Nigerian banker replaces Kariuki Ngari as StanChart Africa chief executive

Outgoing Standard Chartered Bank Africa Chief Executive Officer Kariuki Ngari.

Photo credit: File | Nation Media Group

Standard Chartered Bank has appointed Nigerian banker Dalu Ajene as chief executive for its Africa operations, replacing Kariuki Ngari, who had taken on the continental role in addition to his position as chief executive of the lender’s Kenyan unit.

Mr Ajene moves into the Africa leadership role from his position as chief executive of StanChart Nigeria, which he assumed in April 2024, marking a sudden transition into a broader multinational mandate.

The leadership change sees Mr Ngari relinquish the Africa CEO role less than two years after he was handed expanded responsibilities as managing director and chief executive for Kenya and Africa in April 2024.

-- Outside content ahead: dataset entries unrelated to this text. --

## src/rtl/mem_port_arbiter_pkg.sv

```systemverilog
// Shared state encoding and defaults for the IF/MEM single-port memory arbiter.
package mem_port_arbiter_pkg;

    typedef enum logic [2:0] {
        ST_IDLE    = 3'd0,
        ST_D_BUSY  = 3'd1,
        ST_I_BUSY  = 3'd2,
        ST_I_DRAIN = 3'd3,
        ST_DONE    = 3'd4
    } arb_state_t;

    localparam int TIMEOUT_DEF = 255;
    localparam int CNTW_DEF    = 8;

    // States in which a memory request is outstanding and the wait counter runs
    function automatic logic is_busy(input arb_state_t s);
        return (s == ST_D_BUSY) || (s == ST_I_BUSY) || (s == ST_I_DRAIN);
    endfunction

endpackage

```

## src/rtl/arb_wait_cnt.sv

```systemverilog
// Saturating wait counter with clear/enable; o_tc flags the cycle that reaches TIMEOUT.
module arb_wait_cnt #(
    parameter int CNTW    = 8,
    parameter int TIMEOUT = 255
) (
    input  logic i_clk,
    input  logic i_rst,
    input  logic i_clr,
    input  logic i_en,
    output logic o_tc
);

    localparam logic [CNTW-1:0] SAT_VAL = '1;
    localparam logic [CNTW-1:0] TC_VAL  = CNTW'(TIMEOUT - 1);

    logic [CNTW-1:0] r_cnt;

    always_ff @(posedge i_clk or posedge i_rst) begin
        if (i_rst) begin
            r_cnt <= '0;
        end else if (i_clr) begin
            r_cnt <= '0;
        end else if (i_en && (r_cnt != SAT_VAL)) begin
            r_cnt <= r_cnt + 1'b1;
        end
    end

    // Asserted on the wait cycle whose increment would make the count equal TIMEOUT
    assign o_tc = i_en && (r_cnt == TC_VAL);

endmodule

```

## src/rtl/mem_port_arbiter.sv

```systemverilog
// Arbitrates one single-port memory between instruction fetch and load/store, with
// flush cancellation of fetches, pipeline stall generation and a sticky timeout flag.
module mem_port_arbiter
    import mem_port_arbiter_pkg::*;
#(
    parameter int DWIDTH  = 32,
    parameter int AWIDTH  = 32,
    parameter int TIMEOUT = TIMEOUT_DEF,
    parameter int CNTW    = CNTW_DEF
) (
    input  logic              clk,
    input  logic              rst,
    input  logic              if_req,
    input  logic [AWIDTH-1:0] if_addr,
    output logic [DWIDTH-1:0] if_rdata,
    output logic              if_ready,
    input  logic              d_req,
    input  logic              d_we,
    input  logic [AWIDTH-1:0] d_addr,
    input  logic [DWIDTH-1:0] d_wdata,
    output logic [DWIDTH-1:0] d_rdata,
    output logic              d_ready,
    input  logic              flush,
    output logic              mem_req,
    output logic              mem_we,
    output logic [AWIDTH-1:0] mem_addr,
    output logic [DWIDTH-1:0] mem_wdata,
    input  logic [DWIDTH-1:0] mem_rdata,
    input  logic              mem_ack,
    output logic              stall_o,
    output logic              err
);

    arb_state_t        r_state;
    logic              r_mem_req;
    logic              r_mem_we;
    logic [AWIDTH-1:0] r_mem_addr;
    logic [DWIDTH-1:0] r_mem_wdata;
    logic [DWIDTH-1:0] r_if_rdata;
    logic [DWIDTH-1:0] r_d_rdata;
    logic              r_if_ready;
    logic              r_d_ready;
    logic              r_err;

    logic w_busy;
    logic w_grant_d;
    logic w_grant_i;
    logic w_tc;

    // After a timeout no new grants are issued, so the requester stays stalled until reset
    assign w_busy    = is_busy(r_state);
    assign w_grant_d = (r_state == ST_IDLE) && !r_err && d_req && !r_d_ready;
    assign w_grant_i = (r_state == ST_IDLE) && !r_err && !w_grant_d &&
                       if_req && !flush && !r_if_ready;

    arb_wait_cnt #(
        .CNTW    (CNTW),
        .TIMEOUT (TIMEOUT)
    ) u_wait_cnt (
        .i_clk (clk),
        .i_rst (rst),
        .i_clr (w_grant_d || w_grant_i),
        .i_en  (w_busy && !mem_ack),
        .o_tc  (w_tc)
    );

    always_ff @(posedge clk or posedge rst) begin
        if (rst) begin
            r_state     <= ST_IDLE;
            r_mem_req   <= 1'b0;
            r_mem_we    <= 1'b0;
            r_mem_addr  <= '0;
            r_mem_wdata <= '0;
            r_if_rdata  <= '0;
            r_d_rdata   <= '0;
            r_if_ready  <= 1'b0;
            r_d_ready   <= 1'b0;
            r_err       <= 1'b0;
        end else begin
            r_if_ready <= 1'b0;
            r_d_ready  <= 1'b0;
            case (r_state)
                ST_IDLE: begin
                    if (w_grant_d) begin
                        r_state     <= ST_D_BUSY;
                        r_mem_req   <= 1'b1;
                        r_mem_we    <= d_we;
                        r_mem_addr  <= d_addr;
                        r_mem_wdata <= d_wdata;
                    end else if (w_grant_i) begin
                        r_state    <= ST_I_BUSY;
                        r_mem_req  <= 1'b1;
                        r_mem_we   <= 1'b0;
                        r_mem_addr <= if_addr;
                    end
                end
                ST_D_BUSY: begin
                    if (mem_ack) begin
                        r_mem_req <= 1'b0;
                        if (!r_mem_we) begin
                            r_d_rdata <= mem_rdata;
                        end
                        r_d_ready <= 1'b1;
                        r_state   <= ST_DONE;
                    end else if (w_tc) begin
                        r_mem_req <= 1'b0;
                        r_err     <= 1'b1;
                        r_state   <= ST_IDLE;
                    end
                end
                ST_I_BUSY: begin
                    // An ack coinciding with a flush completes the bus cycle but drops the data
                    if (mem_ack) begin
                        r_mem_req <= 1'b0;
                        if (flush) begin
                            r_state <= ST_IDLE;
                        end else begin
                            r_if_rdata <= mem_rdata;
                            r_if_ready <= 1'b1;
                            r_state    <= ST_DONE;
                        end
                    end else if (w_tc) begin
                        r_mem_req <= 1'b0;
                        r_err     <= 1'b1;
                        r_state   <= ST_IDLE;
                    end else if (flush) begin
                        r_state <= ST_I_DRAIN;
                    end
                end
                ST_I_DRAIN: begin
                    if (mem_ack) begin
                        r_mem_req <= 1'b0;
                        r_state   <= ST_IDLE;
                    end else if (w_tc) begin
                        r_mem_req <= 1'b0;
                        r_err     <= 1'b1;
                        r_state   <= ST_IDLE;
                    end
                end
                ST_DONE: begin
                    r_state <= ST_IDLE;
                end
                default: begin
                    r_state <= ST_IDLE;
                end
            endcase
        end
    end

    assign mem_req   = r_mem_req;
    assign mem_we    = r_mem_we;
    assign mem_addr  = r_mem_addr;
    assign mem_wdata = r_mem_wdata;
    assign if_rdata  = r_if_rdata;
    assign if_ready  = r_if_ready;
    assign d_rdata   = r_d_rdata;
    assign d_ready   = r_d_ready;
    assign err       = r_err;

    // Drops on the ready-pulse cycle so the pipeline advances exactly then
    assign stall_o = !rst && ((d_req && !r_d_ready) || (if_req && !r_if_ready && !flush));

endmodule

```
[src/rtl/rr_mux4_if.sv]
// rr_mux4_if: four valid/ready input channels plus one tagged output stream.
// Ports: a..d valid/data/ready, out_valid/out_data/out_sel/out_ready.
interface rr_mux4_if #(
   parameter int WIDTH = 8
);
   logic             a_valid;
   logic [WIDTH-1:0] a_data;
   logic             a_ready;
   logic             b_valid;
   logic [WIDTH-1:0] b_data;
   logic             b_ready;
   logic             c_valid;
   logic [WIDTH-1:0] c_data;
   logic             c_ready;
   logic             d_valid;
   logic [WIDTH-1:0] d_data;
   logic             d_ready;
   logic             out_valid;
   logic [WIDTH-1:0] out_data;
   logic [1:0]       out_sel;
   logic             out_ready;

   modport slave (
      input  a_valid, a_data,
      input  b_valid, b_data,
      input  c_valid, c_data,
      input  d_valid, d_data,
      output a_ready, b_ready,
      output c_ready, d_ready,
      output out_valid, out_data,
      output out_sel,
      input  out_ready
   );

   modport master (
      output a_valid, a_data,
      output b_valid, b_data,
      output c_valid, c_data,
      output d_valid, d_data,
      input  a_ready, b_ready,
      input  c_ready, d_ready,
      input  out_valid, out_data,
      input  out_sel,
      output out_ready
   );
endinterface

StanChart said Mr Ajene will also assume responsibility as head of coverage for Africa, placing him in charge of the bank’s client relationships and business development across the region.

“Dalu holds a Bachelor’s Degree in Economics from Dartmouth College and an MBA from Harvard Business School and is reputed as a leader passionate about driving a culture of high-performance centred around people empowerment to deliver best-in-class service to clients and robust financial outcomes for stakeholders,” said the lender in a statement.

Before joining StanChart, Mr Ajene served as chief executive of Rand Merchant Bank Nigeria, adding to a career spanning more than 25 years in the financial services sector.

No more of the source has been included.